Abstract
The Fbw7–Skp1 complex is an essential component in the formation and development of the mammalian cardiovascular system; the complex interaction is mediated through binding of Skp1 C-terminal peptide (qGlu-peptide) to the F-box domain of Fbw7. By visually examining the crystal structure, we identified a typical cation ···π···π stacking system at the complex interface, which is formed by the Trp1159 residue of qGlu-peptide with the Lys2299 and His2359 residues of Fbw7 F-box domain. Both hybrid quantum mechanics/molecular mechanics (QM/MM) analysis of the real domain–peptide complex and electron-correlation ab initio calculation of the stacking system model suggested that the cation···π···π plays an important role in stabilizing the complex; substitution of peptide Trp1159 residue with aromatic Phe and Tyr would not cause a considerable effect on the configuration and energetics of cation···π···π stacking system, whereas His substitution seems to largely destabilize the system. Subsequently, the qGlu-peptide was stripped from the full-length Skp1 protein to define a so-called self-inhibitory peptide, which may rebind to the domain–peptide complex interface and thus disrupt the complex interaction.

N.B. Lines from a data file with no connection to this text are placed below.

What follows belongs to an exercise in optimizing a design on an open flow for small area and a short achievable clock period; a production flow would make more cautious choices. Only simulation tests tie the RTL to the original design; equivalence was not proved.

==> inputs of trial 43 <==
// xortally_net
module xortally_net(
	input clk,
	input rst,
	input [16:0] x1,
	input [16:0] x2,
	input [16:0] w1,
	input [16:0] w2,
	input [16:0] w3,
	input [16:0] w4,
	input [16:0] w5,
	input [16:0] w6,
	input [16:0] b1,
	input [16:0] b2,
	input [16:0] b3,
	output [16:0] h1,
	output [16:0] h2,
	output [16:0] y
);
export LEC_CHECK = 0
export ABC_AREA = 1
export CAP_MARGIN = 20
export CORE_MARGIN = 2
export CORE_UTILIZATION = 45
export SETUP_SLACK_MARGIN = 4
export SLEW_MARGIN = 20
create_clock -name core_clock -period 11.0 [get_ports {clk}]
run.sh (not shown) runs the stock make flow with config.mk's settings and CLKGATE_MAP_FILE= SYNTH_SCRIPT=/design/flow/synth_recipe.tcl, a recipe that flattens the netlist after the stock synthesis.
==> inputs of build 70, as changes to trial 43 <==
--- a/flow/design.v
+++ b/flow/design.v
@@ -204,185 +204,64 @@
 	sign <= in[16] ^ slope[16];
 	count <= c;
 end
 endmodule
 module add_core(
 	input [16:0] in,
-	input [4:0] ic,
 	input [32:0] t,
 	input [5:0] tc,
 	output hold,
 	output sign,
 	output [31:0] res
 );
+function [4:0] pc16;
+	input [15:0] v;
+	integer i;
+	begin
+		pc16 = 5'd0;
+		for (i = 0; i < 16; i = i + 1)
+			pc16 = pc16 + v[i];
+	end
+endfunction
 wire si = in[16];
 wire st = t[32];
+wire [4:0] ic = pc16(in[15:0]);
 wire opp = si ^ st;
 wire ile = {1'b0, ic} <= tc;
 wire ieq = {1'b0, ic} == tc;
 wire [6:0] base = opp ? {tc, 1'b0} + 7'd16 : 7'd16;
 wire [6:0] sd = base - {2'b0, ic};
 wire [5:0] s = (opp & ile) ? {1'b0, ic} + 6'd16 : sd[5:0];
 wire [48:0] x = {st, t[31:0], {16{opp}}};
 wire [48:0] xs = x >> s;
 assign hold = opp & ((st & ieq) | (~st & ~ile & (sd[5:0] == 6'd16)));
 assign sign = opp ? (ile ? st : si) : si;
 assign res = xs[31:0] | (opp ? 32'd0 : {15'd0, in});
 endmodule
-module sort16(
-	input [15:0] v,
-	output [15:0] t
-);
-wire s0h = v[0] | v[1];
-wire s0l = v[0] & v[1];
-wire s1h = v[2] | v[3];
-wire s1l = v[2] & v[3];
-wire s2h = s0h | s1h;
-wire s2l = s0h & s1h;
-wire s3h = s0l | s1l;
-wire s3l = s0l & s1l;
-wire s4h = s3h | s2l;
-wire s4l = s3h & s2l;
-wire s5h = v[4] | v[5];
-wire s5l = v[4] & v[5];
-wire s6h = v[6] | v[7];
-wire s6l = v[6] & v[7];
-wire s7h = s5h | s6h;
-wire s7l = s5h & s6h;
-wire s8h = s5l | s6l;
-wire s8l = s5l & s6l;
-wire s9h = s8h | s7l;
-wire s9l = s8h & s7l;
-wire s10h = s2h | s7h;
-wire s10l = s2h & s7h;
-wire s11h = s4l | s9l;
-wire s11l = s4l & s9l;
-wire s12h = s11h | s10l;
-wire s12l = s11h & s10l;
-wire s13h = s4h | s9h;
-wire s13l = s4h & s9h;
-wire s14h = s3l | s8l;
-wire s14l = s3l & s8l;
-wire s15h = s14h | s13l;
-wire s15l = s14h & s13l;
-wire s16h = s13h | s12h;
-wire s16l = s13h & s12h;
-wire s17h = s15h | s12l;
-wire s17l = s15h & s12l;
-wire s18h = s15l | s11l;
-wire s18l = s15l & s11l;
-wire s19h = v[8] | v[9];
-wire s19l = v[8] & v[9];
-wire s20h = v[10] | v[11];
-wire s20l = v[10] & v[11];
-wire s21h = s19h | s20h;
-wire s21l = s19h & s20h;
-wire s22h = s19l | s20l;
-wire s22l = s19l & s20l;
-wire s23h = s22h | s21l;
-wire s23l = s22h & s21l;
-wire s24h = v[12] | v[13];
-wire s24l = v[12] & v[13];
-wire s25h = v[14] | v[15];
-wire s25l = v[14] & v[15];
-wire s26h = s24h | s25h;
-wire s26l = s24h & s25h;
-wire s27h = s24l | s25l;
-wire s27l = s24l & s25l;
-wire s28h = s27h | s26l;
-wire s28l = s27h & s26l;
-wire s29h = s21h | s26h;
-wire s29l = s21h & s26h;
-wire s30h = s23l | s28l;
-wire s30l = s23l & s28l;
-wire s31h = s30h | s29l;
-wire s31l = s30h & s29l;
-wire s32h = s23h | s28h;
-wire s32l = s23h & s28h;
-wire s33h = s22l | s27l;
-wire s33l = s22l & s27l;
-wire s34h = s33h | s32l;
-wire s34l = s33h & s32l;
-wire s35h = s32h | s31h;
-wire s35l = s32h & s31h;
-wire s36h = s34h | s31l;
-wire s36l = s34h & s31l;
-wire s37h = s34l | s30l;
-wire s37l = s34l & s30l;
-wire s38h = s10h | s29h;
-wire s38l = s10h & s29h;
-wire s39h = s17l | s36l;
-wire s39l = s17l & s36l;
-wire s40h = s39h | s38l;
-wire s40l = s39h & s38l;
-wire s41h = s16l | s35l;
-wire s41l = s16l & s35l;
-wire s42h = s18l | s37l;
-wire s42l = s18l & s37l;
-wire s43h = s42h | s41l;
-wire s43l = s42h & s41l;
-wire s44h = s41h | s40h;
-wire s44l = s41h & s40h;
-wire s45h = s43h | s40l;
-wire s45l = s43h & s40l;
-wire s46h = s43l | s39l;
-wire s46l = s43l & s39l;
-wire s47h = s16h | s35h;
-wire s47l = s16h & s35h;
-wire s48h = s18h | s37h;
-wire s48l = s18h & s37h;
-wire s49h = s48h | s47l;
-wire s49l = s48h & s47l;
-wire s50h = s17h | s36h;
-wire s50l = s17h & s36h;
-wire s51h = s14l | s33l;
-wire s51l = s14l & s33l;
-wire s52h = s51h | s50l;
-wire s52l = s51h & s50l;
-wire s53h = s50h | s49h;
-wire s53l = s50h & s49h;
-wire s54h = s52h | s49l;
-wire s54l = s52h & s49l;
-wire s55h = s52l | s48l;
-wire s55l = s52l & s48l;
-wire s56h = s47h | s44h;
-wire s56l = s47h & s44h;
-wire s57h = s53h | s44l;
-wire s57l = s53h & s44l;
-wire s58h = s53l | s45h;
-wire s58l = s53l & s45h;
-wire s59h = s54h | s45l;
-wire s59l = s54h & s45l;
-wire s60h = s54l | s46h;
-wire s60l = s54l & s46h;
-wire s61h = s55h | s46l;
-wire s61l = s55h & s46l;
-wire s62h = s55l | s42l;
-wire s62l = s55l & s42l;
-assign t = {s51l, s62l, s62h, s61l, s61h, s60l, s60h, s59l, s59h, s58l, s58h, s57l, s57h, s56l, s56h, s38h};
-endmodule
 module squish_sigmoid(
 	input [32:0] in,
 	output [7:0] lv
 );
+function [4:0] pc16;
+	input [15:0] v;
+	integer i;
+	begin
+		pc16 = 5'd0;
+		for (i = 0; i < 16; i = i + 1)
+			pc16 = pc16 + v[i];
+	end
+endfunction
 wire [15:0] dq = in[15:0];
 wire [15:0] pq;
 genvar i;
 generate for (i = 0; i < 16; i = i + 1) begin : p
 	assign pq[i] = in[2*i] | in[2*i+1];
 end endgenerate
 wire dth = &(~dq[15:1] | dq[14:0]);
 wire pth = &(~pq[15:1] | pq[14:0]);
-wire [15:0] tl, th;
-sort16 sl(.v(in[15:0]), .t(tl));
-sort16 sh(.v(in[31:16]), .t(th));
-wire [15:0] th_r;
-generate for (i = 0; i < 16; i = i + 1) begin : r
-	assign th_r[i] = th[15 - i];
-end endgenerate
-wire big = |(tl & th_r);
+wire big = pc16(in[31:16]) + pc16(in[15:0]) > 6'd16;
 wire [7:0] dlv = !dth ? 8'd0 :
 	!in[32] ? {dq[3:0], 4'b1111} : {5'd0, dq[0] & ~dq[1], dq[0] & ~dq[2], dq[0] & ~dq[3]};
 wire [7:0] plv = {8{pth & ~in[32]}};
 assign lv = big ? plv : dlv;
 endmodule
 module xortally_net(
@@ -427,24 +306,12 @@
 	begin
 		pc16 = 5'd0;
 		for (i = 0; i < 16; i = i + 1)
 			pc16 = pc16 + v[i];
 	end
 endfunction
-function [4:0] tcount16;
-	input [15:0] t;
-	reg [16:0] h;
-	begin
-		h = {t, 1'b1} & ~{1'b0, t};    
-		tcount16[4] = h[16];
-		tcount16[3] = |h[15:8];
-		tcount16[2] = |{h[15:12], h[7:4]};
-		tcount16[1] = |{h[15:14], h[11:10], h[7:6], h[3:2]};
-		tcount16[0] = |{h[15], h[13], h[11], h[9], h[7], h[5], h[3], h[1]};
-	end
-endfunction
 function [5:0] pc32;
 	input [31:0] v;
 	integer i;
 	begin
 		pc32 = 6'd0;
 		for (i = 0; i < 32; i = i + 1)
@@ -459,25 +326,17 @@
 reg [15:0] p1;
 reg [4:0] c1;
 wire h2n, s2n;
 wire [31:0] t2n;
 reg s2;
 reg [31:0] t2;
-wire [15:0] mbt;
-sort16 mbs(.v(mb[15:0]), .t(mbt));
-add_core a2(.in(mb), .ic(tcount16(mbt)), .t({s1, 16'd0, p1}), .tc({1'b0, c1}), .hold(h2n), .sign(s2n), .res(t2n));
+add_core a2(.in(mb), .t({s1, 16'd0, p1}), .tc({1'b0, c1}), .hold(h2n), .sign(s2n), .res(t2n));
 wire h3n, s3n;
 wire [31:0] t3n;
 reg [32:0] t3;
-wire [15:0] t2l, t2h;
-sort16 tsl(.v(t2[15:0]), .t(t2l));
-sort16 tsh(.v(t2[31:16]), .t(t2h));
-wire [5:0] tc2 = tcount16(t2l) + tcount16(t2h);
-wire [15:0] bt;
-sort16 bs(.v(b[15:0]), .t(bt));
-add_core a3(.in(b), .ic(tcount16(bt)), .t({s2, t2}), .tc(tc2), .hold(h3n), .sign(s3n), .res(t3n));
+add_core a3(.in(b), .t({s2, t2}), .tc(pc32(t2)), .hold(h3n), .sign(s3n), .res(t3n));
 squish_sigmoid ss(.in(t3), .lv(lv));
 always @(posedge clk) begin
 	if (rst) begin
 		s1 <= 1'b0;
 		p1 <= 16'd0;
 		c1 <= 5'd0;
@@ -504,33 +363,12 @@
 	input [16:0] wa,
 	input [7:0] lb,
 	input [16:0] wb,
 	input [16:0] b,
 	output [7:0] lv
 );
-function [4:0] pc16;
-	input [15:0] v;
-	integer i;
-	begin
-		pc16 = 5'd0;
-		for (i = 0; i < 16; i = i + 1)
-			pc16 = pc16 + v[i];
-	end
-endfunction
-function [4:0] tcount16;
-	input [15:0] t;
-	reg [16:0] h;
-	begin
-		h = {t, 1'b1} & ~{1'b0, t};    
-		tcount16[4] = h[16];
-		tcount16[3] = |h[15:8];
-		tcount16[2] = |{h[15:12], h[7:4]};
-		tcount16[1] = |{h[15:14], h[11:10], h[7:6], h[3:2]};
-		tcount16[0] = |{h[15], h[13], h[11], h[9], h[7], h[5], h[3], h[1]};
-	end
-endfunction
 wire [16:0] ha = {1'b0, la[7], la[6], {2{la[5]}}, {4{la[4]}}, {4{la[3]}}, {2{la[2]}}, la[1], la[0]};
 wire [16:0] hb = {1'b0, lb[7], lb[6], {2{lb[5]}}, {4{lb[4]}}, {4{lb[3]}}, {2{lb[2]}}, lb[1], lb[0]};
 wire sa, sb;
 wire [4:0] ca, cb;
 matrix_t m_a(.clk(clk), .in(ha), .slope(wa), .sign(sa), .count(ca));
 matrix_t m_b(.clk(clk), .in(hb), .slope(wb), .sign(sb), .count(cb));
@@ -577,15 +415,13 @@
 	end
 end
 wire [31:0] t8 = ~(32'hffffffff << m8) | ({31'd0, pv8} << {1'b1, p8});
 wire h9n, s9n;
 wire [31:0] t9n;
 reg [32:0] t9;
-wire [15:0] bt;
-sort16 bs(.v(b[15:0]), .t(bt));
-add_core a9(.in(b), .ic(tcount16(bt)), .t({s8, t8}), .tc(m8 + pv8), .hold(h9n), .sign(s9n), .res(t9n));
+add_core a9(.in(b), .t({s8, t8}), .tc(m8 + pv8), .hold(h9n), .sign(s9n), .res(t9n));
 squish_sigmoid ss(.in(t9), .lv(lv));
 always @(posedge clk) begin
 	if (rst) begin
 		s7 <= 1'b0;
 		c7 <= 5'd0;
 		s8 <= 1'b0;
--- a/flow/config.mk
+++ b/flow/config.mk
@@ -5,9 +5,8 @@
 export SDC_FILE = /design/flow/constraint.sdc
 export NUM_CORES = 4
 export LEC_CHECK = 0
 export ABC_AREA = 1
 export CAP_MARGIN = 20
 export CORE_MARGIN = 2
-export CORE_UTILIZATION = 45
-export SETUP_SLACK_MARGIN = 4
+export CORE_UTILIZATION = 60
 export SLEW_MARGIN = 20
==> notes.md <==
- Build 70 went through all stages and came out clean. Trial 43 ran to the end with no violations.
- Cell count: build 70 is smaller than trial 43 (about 26%).
- Against trial 43, the via count of build 70 is lower by about 22%.
- In trial 43 the clock-buffer cell count is higher than in build 70, by 1.
- Of trial 43 and build 70, trial 43 has the higher non-clock buffer count (gap 45).
- Wire length: build 70 is smaller than trial 43 (about 23%).
- In build 70 the first-iteration DRC count is smaller than in trial 43, by 8.6%.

Fluorescence polarization (FP) assays revealed that the Trp1159Phe and Trp1159Tyr variants have a comparable or higher affinity (K d = 41 and 62 μM) than the wild-type qGlu-peptide (K d = 56 μM), while the Trp1159His mutation would largely impair the binding potency of qGlu-peptide to Fbw7 F-box domain (K d = 280 μM), confirming that the cation···π···π confers both affinity and specificity to the domain–peptide recognition, which can be reshaped by rational molecular design of the nonbonded interaction system.
Stereoview of the complex structure of Fbw7 with Skp1 (PDB: 2ovp), where the Trp1159 residue of Skp1 qGlu-peptide can form a cation···π···π stacking system with the Lys2299 and His2359 residues of Fbw7 F-box domain.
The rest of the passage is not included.